Echando un vistazo a los hechos que le tocaron vivir, su negativa cosmovisión parece incuso comprensible. Istambulova nació en la agraria y aristocrática Rusia de los zares apenas dos décadas después de la abolición de la servidumbre, y durante su juventud y vida adulta vivió la Primera Guerra Mundial, la caída de la monarquía, una revolución comunista, una sangrienta guerra civil, una catastrófica hambruna y transformación económica, el estalinismo y la Segunda Guerra Mundial.
En todo ese tiempo, la familia de Istambulova permaneció campesina y pobre, cómo solo un campesino de la Rusia zarista y post-zarista podía ser. "Crecimos en tiempos muy estrictos y vestíamos de forma muy modesta. Recuerdo a mi abuela golpearme y regañarme porque mi cuello estuviera a la vista. Mirando hacia atrás, a mi infeliz vida, hubiera deseado morir cuando era joven. He trabajado toda mi vida, no he tenido tiempo para descansar o divertirme. O bien estábamos cavando la tierra o bien estábamos plantando melones", cuenta.
Como chechena, Istambulova sufrió las consecuencias de ser una permanente minoría étnica y religiosa (musulmana) en un país ortodoxo. Recuerda las restricciones propias del tradicionalismo de su familia, la guerra civil, la llegada de los bolcheviques y la llegada de los nazis. Su familia fue deportada junto a millones de chechenos en 1944, por orden de las autoridades soviéticas, y tuvo que vivir exiliada en el Kazajistán siberiano, entre recelo y tensiones étnicas.
Istambulova regresaría a Chechenia eventualmente, quizá tras la muerte de Stalin o tras el fin de la Unión Soviética, pero en ambos casos ya sería una anciana. En 1991, cuando el colapso se llevó por delante al sistema comunista, Istambulova tenía ya más de 100 años. La Segunda Guerra Mundial terminó cuando contaba 55 años. La revolución bolchevique en plenitud de su juventud, cuando acumulaba 27. Vivió las peores atrocidades imaginables en el siglo y en el lugar más cruel posible.

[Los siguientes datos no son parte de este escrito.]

### src/rtl/odl_delay_if.sv
/*
  carrier between the combiner top and one on/off delay timer.
  assumes the owner drives source, tick and delays; the timer drives the level.
*/
`timescale 1ns/10ps
`default_nettype none
interface odl_delay_if;
  import odl_pkg::*;
  logic src;
  logic tick;
  logic [DELAY_W-1:0] onDelay;
  logic [DELAY_W-1:0] offDelay;
  logic outLvl;
  modport timer (input src, input tick, input onDelay, input offDelay, output outLvl);
  modport owner (output src, output tick, output onDelay, output offDelay, input outLvl);
endinterface
`default_nettype wire

### src/rtl/odl_combiner.sv
/*
  output delay timers for outputs 13..15 and relay, and six logical outputs.
  assumes status signals, sources and the config write port are on mclk.
*/
`timescale 1ns/10ps
`default_nettype none
module odl_combiner
  import odl_pkg::*;
#(
  parameter int TickCycles = TICK_CYCLES
)
(
  input wire logic mclk,
  input wire logic nrst,
  input wire logic driveRunning,
  input wire logic [STATUS_W-1:0] statusIn,
  input wire logic [NUM_DELAY-1:0] delaySrc,
  input wire logic cfgWrEn,
  input wire logic [CFG_ADDR_W-1:0] cfgAddr,
  input wire logic [CFG_DATA_W-1:0] cfgData,
  output logic cfgAck,
  output logic cfgReject,
  output logic [NUM_DELAY-1:0] delayedOut,
  output logic [NUM_LOGIC-1:0] logicOut
);
  // ----------------------------------------------------------------
  // 0.1 s timebase
  // ----------------------------------------------------------------
  localparam logic [TICK_CNT_W-1:0] TICK_LAST = TICK_CNT_W'(TickCycles - 1);
  logic [TICK_CNT_W-1:0] tickCnt_q;
  logic tick_q;
  wire tickWrap = tickCnt_q == TICK_LAST;

  always_ff @(posedge mclk) begin
    if (!nrst) begin
      tickCnt_q <= '0;
      tick_q <= 1'b0;
    end else begin
      tickCnt_q <= tickWrap ? '0 : tickCnt_q + 24'h000001;
      tick_q <= tickWrap;
    end
  end

  // ----------------------------------------------------------------
  // config decode
  // ----------------------------------------------------------------
  wire isDelay = cfgAddr < ADDR_OPA0;
  wire isOpA = cfgAddr >= ADDR_OPA0 && cfgAddr < ADDR_OPB0;
  wire isOpB = cfgAddr >= ADDR_OPB0 && cfgAddr < ADDR_OPER0;
  wire isOper = cfgAddr >= ADDR_OPER0 && cfgAddr <= ADDR_LAST;
  wire [1:0] delayCh = cfgAddr[2:1];
  wire delayIsOff = cfgAddr[0];
  wire [2:0] idxA = 3'(cfgAddr - ADDR_OPA0);
  wire [2:0] idxB = 3'(cfgAddr - ADDR_OPB0);
  wire [2:0] idxOp = 3'(cfgAddr - ADDR_OPER0);
  wire [SEL_W-1:0] selVal = cfgData[SEL_W-1:0];
  wire selHighZero = cfgData[CFG_DATA_W-1:SEL_W] == '0;
  wire selIsLogic = selVal >= LOG_CODE_FIRST && selVal <= LOG_CODE_LAST;
  wire selLegal = selHighZero && !selIsLogic;
  wire delayLegal = cfgData <= DELAY_MAX;
  wire operLegal = cfgData <= 16'(OPER_XOR);
  wire valueLegal = (isDelay && delayLegal) || ((isOpA || isOpB) && selLegal)
                    || (isOper && operLegal);
  wire accept = cfgWrEn && !driveRunning && valueLegal;

  always_ff @(posedge mclk) begin
    if (!nrst) begin
      cfgAck <= 1'b0;
      cfgReject <= 1'b0;
    end else begin
      cfgAck <= accept;
      cfgReject <= cfgWrEn && !accept;
    end
  end

  // ----------------------------------------------------------------
  // delay timers
  // ----------------------------------------------------------------
  logic [DELAY_W-1:0] onDelay_q [NUM_DELAY];
  logic [DELAY_W-1:0] offDelay_q [NUM_DELAY];

  for (genvar d = 0; d < NUM_DELAY; d++) begin : gen_delay
    odl_delay_if dif ();
    wire wrOn = accept && isDelay && delayCh == 2'(d) && !delayIsOff;
    wire wrOff = accept && isDelay && delayCh == 2'(d) && delayIsOff;

    always_ff @(posedge mclk) begin
      if (!nrst) begin
        onDelay_q[d] <= DELAY_RST;
        offDelay_q[d] <= DELAY_RST;
      end else begin
        if (wrOn) begin
          onDelay_q[d] <= cfgData[DELAY_W-1:0];
        end
        if (wrOff) begin
          offDelay_q[d] <= cfgData[DELAY_W-1:0];
        end
      end
    end

    assign dif.src = delaySrc[d];
    assign dif.tick = tick_q;
    assign dif.onDelay = onDelay_q[d];
    assign dif.offDelay = offDelay_q[d];
    assign delayedOut[d] = dif.outLvl;

    odl_delay_timer u_timer (
      .mclk (mclk),
      .nrst (nrst),
      .dif (dif)
    );
  end

  // ----------------------------------------------------------------
  // logical outputs
  // ----------------------------------------------------------------
  logic [SEL_W-1:0] opA_q [NUM_LOGIC];
  logic [SEL_W-1:0] opB_q [NUM_LOGIC];
  odl_oper_t oper_q [NUM_LOGIC];
  logic [NUM_LOGIC-1:0] logic_q;
  wire [NUM_LOGIC-1:0] aBit;
  wire [NUM_LOGIC-1:0] bBit;

  for (genvar i = 0; i < NUM_LOGIC; i++) begin : gen_logic
    wire wrA = accept && isOpA && idxA == 3'(i);
    wire wrB = accept && isOpB && idxB == 3'(i);
    wire wrOp = accept && isOper && idxOp == 3'(i);
    wire res;

    assign aBit[i] = statusIn[opA_q[i]];
    assign bBit[i] = statusIn[opB_q[i]];
    assign res = oper_q[i] == OPER_AND ? aBit[i] & bBit[i] :
                 oper_q[i] == OPER_OR ? aBit[i] | bBit[i] :
                 aBit[i] ^ bBit[i];

    always_ff @(posedge mclk) begin
      if (!nrst) begin
        opA_q[i] <= SEL_RST;
        opB_q[i] <= SEL_RST;
        oper_q[i] <= OPER_RST;
        logic_q[i] <= 1'b0;
      end else begin
        if (wrA) begin
          opA_q[i] <= selVal;
        end
        if (wrB) begin
          opB_q[i] <= selVal;
        end
        if (wrOp) begin
          oper_q[i] <= odl_oper_t'(cfgData[1:0]);
        end
        logic_q[i] <= res;
      end
    end
  end

  assign logicOut = logic_q;
endmodule
`default_nettype wire

### src/rtl/odl_delay_timer.sv
/*
  one on/off delay timer counting shared 0.1 s ticks.
  assumes tick is a one-cycle pulse on mclk and nrst is synchronous.
*/
`timescale 1ns/10ps
`default_nettype none
module odl_delay_timer
  import odl_pkg::*;
(
  input wire logic mclk,
  input wire logic nrst,
  odl_delay_if.timer dif
);
  // ----------------------------------------------------------------
  // delay counter
  // ----------------------------------------------------------------
  logic out_q;
  logic [DELAY_W-1:0] cnt_q;
  wire pending = dif.src != out_q;
  wire [DELAY_W-1:0] limit = dif.src ? dif.onDelay : dif.offDelay;
  wire reached = cnt_q >= limit;

  always_ff @(posedge mclk) begin
    if (!nrst) begin
      out_q <= 1'b0;
      cnt_q <= DELAY_RST;
    end else if (!pending) begin
      cnt_q <= DELAY_RST;
    end else if (reached) begin
      out_q <= dif.src;
      cnt_q <= DELAY_RST;
    end else if (dif.tick) begin
      cnt_q <= cnt_q + 10'h001;
    end
  end

  assign dif.outLvl = out_q;
endmodule
`default_nettype wire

Si su partida de nacimiento es verídica (y existe la posibilidad de que no lo sea), Istambulova habría sobrevivido a los hechos más sangrientos y horroríficos jamás contemplados por el ser humano. Pero también los habría sufrido. Por lo que, en realidad, es difícil sorprenderse por su fatalista visión, 128 años después de haber nacido.